I have the simple geometric series $\Sigma\,x_n$ where $x_n = (-1)^n$ so that $\Sigma\,x_n$ diverges. However, I know that the sequence $(\sigma_n)_n = \frac{1}{n}\Sigma\,s_n$ converges, where $s_n$ are the partial sums $x_1+x_2+…+x_n$, and that $lim\,\sigma_n$ exists.

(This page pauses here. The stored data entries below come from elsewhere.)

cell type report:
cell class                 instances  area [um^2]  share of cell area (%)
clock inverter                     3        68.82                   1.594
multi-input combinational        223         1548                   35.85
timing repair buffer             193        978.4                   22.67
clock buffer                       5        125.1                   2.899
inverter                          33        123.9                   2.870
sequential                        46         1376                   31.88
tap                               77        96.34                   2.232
**src/hw/rtl/tpad_pkg.sv**
```systemverilog
// Shared constants and types for the triac phase-angle dimmer.
package tpad_pkg;

    localparam int CFG_W         = 14;
    localparam int BRIGHT_W      = 7;
    localparam int CFG_IDX_W     = 3;
    localparam int TIME_BITS_DEF = 14;

    localparam logic [BRIGHT_W-1:0] BRIGHT_FULL = 7'd100;

    localparam logic [BRIGHT_W-1:0] RST_BRIGHT   = 7'd0;
    localparam logic                RST_LIGHT_ON = 1'b0;
    localparam logic [CFG_W-1:0]    RST_MIN_DLY  = 14'd100;
    localparam logic [CFG_W-1:0]    RST_MAX_DLY  = 14'd2500;
    localparam logic [CFG_W-1:0]    RST_PULSE    = 14'd800;
    localparam logic [CFG_W-1:0]    RST_LOCKOUT  = 14'd2000;

    // Brightness times delay span, and its divide by 100 as a reciprocal multiply.
    localparam int PROD_W      = BRIGHT_W + CFG_W;
    localparam int RECIP_SHIFT = PROD_W + 7;
    localparam int RECIP_W     = PROD_W + 1;
    localparam int MULQ_W      = PROD_W + RECIP_W;
    localparam logic [RECIP_W-1:0] RECIP_M =
        RECIP_W'(((64'd1 << RECIP_SHIFT) + 64'd99) / 64'd100);

    typedef enum logic [CFG_IDX_W-1:0] {
        CFG_BRIGHT   = 3'd0,
        CFG_LIGHT_ON = 3'd1,
        CFG_MIN_DLY  = 3'd2,
        CFG_MAX_DLY  = 3'd3,
        CFG_PULSE    = 3'd4,
        CFG_LOCKOUT  = 3'd5
    } t_cfg_idx;

endpackage

```
**src/hw/rtl/triac_phase_angle_dimmer_core.sv**
```systemverilog
// Triac phase-angle dimmer: zero-cross lockout, fire delay, gate pulse timing.
// Throughput: one word per cycle unless the output stalls; the fire delay
// divide runs in two pipeline stages (span multiply, reciprocal multiply)
// ahead of the timer stage, which registers the result word.
// Reset (synchronous, active low) empties the pipeline, loads the register
// defaults and clears all timers; previous level resets to one.
module triac_phase_angle_dimmer_core #(
    parameter int TIME_BITS = tpad_pkg::TIME_BITS_DEF
) (
    input  logic                           i_clk,
    input  logic                           i_rst_n,
    input  logic                           i_in_valid,
    output logic                           o_in_stall,
    input  logic                           i_zero_cross_level,
    output logic                           o_out_valid,
    input  logic                           i_out_stall,
    output logic                           o_gate_drive,
    output logic                           o_relay_on,
    output logic                           o_power_led_on,
    output logic                           o_crossing_accepted,
    input  logic                           i_cfg_we,
    input  logic [tpad_pkg::CFG_IDX_W-1:0] i_cfg_idx,
    input  logic [tpad_pkg::CFG_W-1:0]     i_cfg_data
);

    localparam int W = (TIME_BITS > tpad_pkg::CFG_W) ? TIME_BITS : tpad_pkg::CFG_W;
    localparam logic [TIME_BITS-1:0] TMAX = '1;

    // configuration registers
    logic [tpad_pkg::BRIGHT_W-1:0] r_bright;
    logic                          r_light_on;
    logic [tpad_pkg::CFG_W-1:0]    r_min_dly;
    logic [tpad_pkg::CFG_W-1:0]    r_max_dly;
    logic [tpad_pkg::CFG_W-1:0]    r_pulse_w;
    logic [tpad_pkg::CFG_W-1:0]    r_lockout;

    // pipeline
    logic                          r_v1, r_v2, r_v3;
    logic                          r_lvl1, r_lvl2;
    logic [tpad_pkg::PROD_W-1:0]   r_prod1;
    logic [tpad_pkg::CFG_W-1:0]    r_delay2;
    logic                          w_rdy1, w_rdy2, w_rdy3;

    // timer state
    logic                 r_prev, n_prev;
    logic [TIME_BITS-1:0] r_tsc, n_tsc;
    logic [TIME_BITS-1:0] r_delay, n_delay;
    logic                 r_armed, n_armed;
    logic [TIME_BITS-1:0] r_pulse, n_pulse;

    // result register
    logic r_gate, r_relay, r_led, r_cross;

    logic                          w_enabled;
    logic                          w_accepted;
    logic [tpad_pkg::BRIGHT_W-1:0] w_bright_cl;
    logic [tpad_pkg::CFG_W-1:0]    w_span;
    logic [tpad_pkg::MULQ_W-1:0]   w_mulq;
    logic [tpad_pkg::CFG_W-1:0]    w_quot;
    logic [TIME_BITS-1:0]          w_tsc_inc;

    function automatic logic [TIME_BITS-1:0] f_sat(input logic [tpad_pkg::CFG_W-1:0] v);
        logic [W-1:0] vx;
        vx = W'(v);
        if (vx > W'(TMAX)) begin
            return TMAX;
        end
        return vx[TIME_BITS-1:0];
    endfunction

    always_ff @(posedge i_clk) begin
        if (!i_rst_n) begin
            r_bright   <= tpad_pkg::RST_BRIGHT;
            r_light_on <= tpad_pkg::RST_LIGHT_ON;
            r_min_dly  <= tpad_pkg::RST_MIN_DLY;
            r_max_dly  <= tpad_pkg::RST_MAX_DLY;
            r_pulse_w  <= tpad_pkg::RST_PULSE;
            r_lockout  <= tpad_pkg::RST_LOCKOUT;
        end else if (i_cfg_we) begin
            unique case (tpad_pkg::t_cfg_idx'(i_cfg_idx))
                tpad_pkg::CFG_BRIGHT:   r_bright   <= i_cfg_data[tpad_pkg::BRIGHT_W-1:0];
                tpad_pkg::CFG_LIGHT_ON: r_light_on <= i_cfg_data[0];
                tpad_pkg::CFG_MIN_DLY:  r_min_dly  <= i_cfg_data;
                tpad_pkg::CFG_MAX_DLY:  r_max_dly  <= i_cfg_data;
                tpad_pkg::CFG_PULSE:    r_pulse_w  <= i_cfg_data;
                tpad_pkg::CFG_LOCKOUT:  r_lockout  <= i_cfg_data;
                default: ;
            endcase
        end
    end

    // stages move forward independently so bubbles collapse
    assign w_rdy3     = !r_v3 || !i_out_stall;
    assign w_rdy2     = !r_v2 || w_rdy3;
    assign w_rdy1     = !r_v1 || w_rdy2;
    assign o_in_stall = !w_rdy1;

    // stage 1: brightness times delay span
    assign w_bright_cl = (r_bright > tpad_pkg::BRIGHT_FULL) ? tpad_pkg::BRIGHT_FULL : r_bright;
    assign w_span      = r_max_dly - r_min_dly;

    // stage 2: divide by 100 through the reciprocal, then pick the delay
    assign w_mulq = tpad_pkg::MULQ_W'(r_prod1) * tpad_pkg::MULQ_W'(tpad_pkg::RECIP_M);
    assign w_quot = w_mulq[tpad_pkg::RECIP_SHIFT +: tpad_pkg::CFG_W];

    always_ff @(posedge i_clk) begin
        if (!i_rst_n) begin
            r_v1 <= 1'b0;
            r_v2 <= 1'b0;
            r_v3 <= 1'b0;
        end else begin
            if (w_rdy1) begin
                r_v1 <= i_in_valid;
            end
            if (w_rdy2) begin
                r_v2 <= r_v1;
            end
            if (w_rdy3) begin
                r_v3 <= r_v2;
            end
        end
    end

    always_ff @(posedge i_clk) begin
        if (w_rdy1) begin
            r_lvl1  <= i_zero_cross_level;
            r_prod1 <= tpad_pkg::PROD_W'(w_bright_cl) * tpad_pkg::PROD_W'(w_span);
        end
        if (w_rdy2) begin
            r_lvl2   <= r_lvl1;
            r_delay2 <= (r_max_dly < r_min_dly) ? r_min_dly : (r_max_dly - w_quot);
        end
        if (w_rdy3) begin
            r_gate  <= n_pulse != '0;
            r_relay <= w_enabled;
            r_led   <= r_light_on;
            r_cross <= w_accepted;
        end
    end

    // stage 3: timers
    assign w_enabled = r_light_on && (r_bright != '0);
    assign w_tsc_inc = (r_tsc == TMAX) ? r_tsc : (r_tsc + 1'b1);
    assign w_accepted = r_prev && !r_lvl2 && (w_tsc_inc >= f_sat(r_lockout));

    always_comb begin
        n_prev  = r_lvl2;
        n_tsc   = w_accepted ? '0 : w_tsc_inc;
        n_delay = r_delay;
        n_armed = r_armed;
        n_pulse = r_pulse;
        if (!w_enabled) begin
            n_delay = '0;
            n_armed = 1'b0;
            n_pulse = '0;
        end else begin
            if (r_pulse != '0) begin
                n_pulse = r_pulse - 1'b1;
            end
            if (r_armed && (r_delay != '0)) begin
                n_delay = r_delay - 1'b1;
            end
            // a crossing restarts the delay even while one is running
            if (w_accepted) begin
                n_delay = f_sat(r_delay2);
                n_armed = 1'b1;
            end
            if (n_armed && (n_delay == '0)) begin
                n_armed = 1'b0;
                n_pulse = f_sat(r_pulse_w);
            end
        end
    end

    always_ff @(posedge i_clk) begin
        if (!i_rst_n) begin
            r_prev  <= 1'b1;
            r_tsc   <= '0;
            r_delay <= '0;
            r_armed <= 1'b0;
            r_pulse <= '0;
        end else if (r_v2 && w_rdy3) begin
            r_prev  <= n_prev;
            r_tsc   <= n_tsc;
            r_delay <= n_delay;
            r_armed <= n_armed;
            r_pulse <= n_pulse;
        end
    end

    assign o_out_valid         = r_v3;
    assign o_gate_drive        = r_gate;
    assign o_relay_on          = r_relay;
    assign o_power_led_on      = r_led;
    assign o_crossing_accepted = r_cross;

    a_gate_needs_relay: assert property (@(posedge i_clk) disable iff (!i_rst_n)
        (o_out_valid && o_gate_drive) |-> o_relay_on)
        else $error("gate driven while firing disabled");

    a_disable_clears: assert property (@(posedge i_clk) disable iff (!i_rst_n)
        (r_v2 && w_rdy3 && !w_enabled) |=> (r_pulse == '0 && !r_armed && r_delay == '0))
        else $error("timers not cleared while disabled");

    a_cross_restarts_lockout: assert property (@(posedge i_clk) disable iff (!i_rst_n)
        (r_v2 && w_rdy3 && w_accepted) |=> (r_tsc == '0))
        else $error("lockout timer not restarted on accepted crossing");

    a_stall_only_full: assert property (@(posedge i_clk) disable iff (!i_rst_n)
        o_in_stall |-> (r_v1 && r_v2 && r_v3))
        else $error("input stalled with a free pipeline stage");

endmodule
```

I can almost prove this and find the limit as follows:
$s_n = \Sigma\,x_n = -1 + 1 – 1 + 1 – 1\,\,+\,\,…\,+\,(-1)^n$
And so
$\sigma_n = \frac{1}{n}(-1+0-1+0-1\,\,+\,\,…\,+\,\Sigma\,x_n)$
Which results in a series of the form:
$(\sigma_n)_n= (-1, -\frac{1}{2}, -\frac{2}{3}, -\frac{1}{2}, -\frac{3}{5}, -\frac{1}{2}, \,\,…)$
Such that I can infer the following pattern (apologies for my present inability to properly represent piecewise functions):
$\sigma_n= \{^{-\frac{1}{2},\,\,n\,even}_{-(\frac{1}{2} + \frac{1}{2n}),\,\,n\,odd} $
From here, it's obvious that the sequence has a total of two subsequential limits that are both equal to $-\frac{1}{2}$, so $lim\,\sigma_n=-\frac{1}{2}$.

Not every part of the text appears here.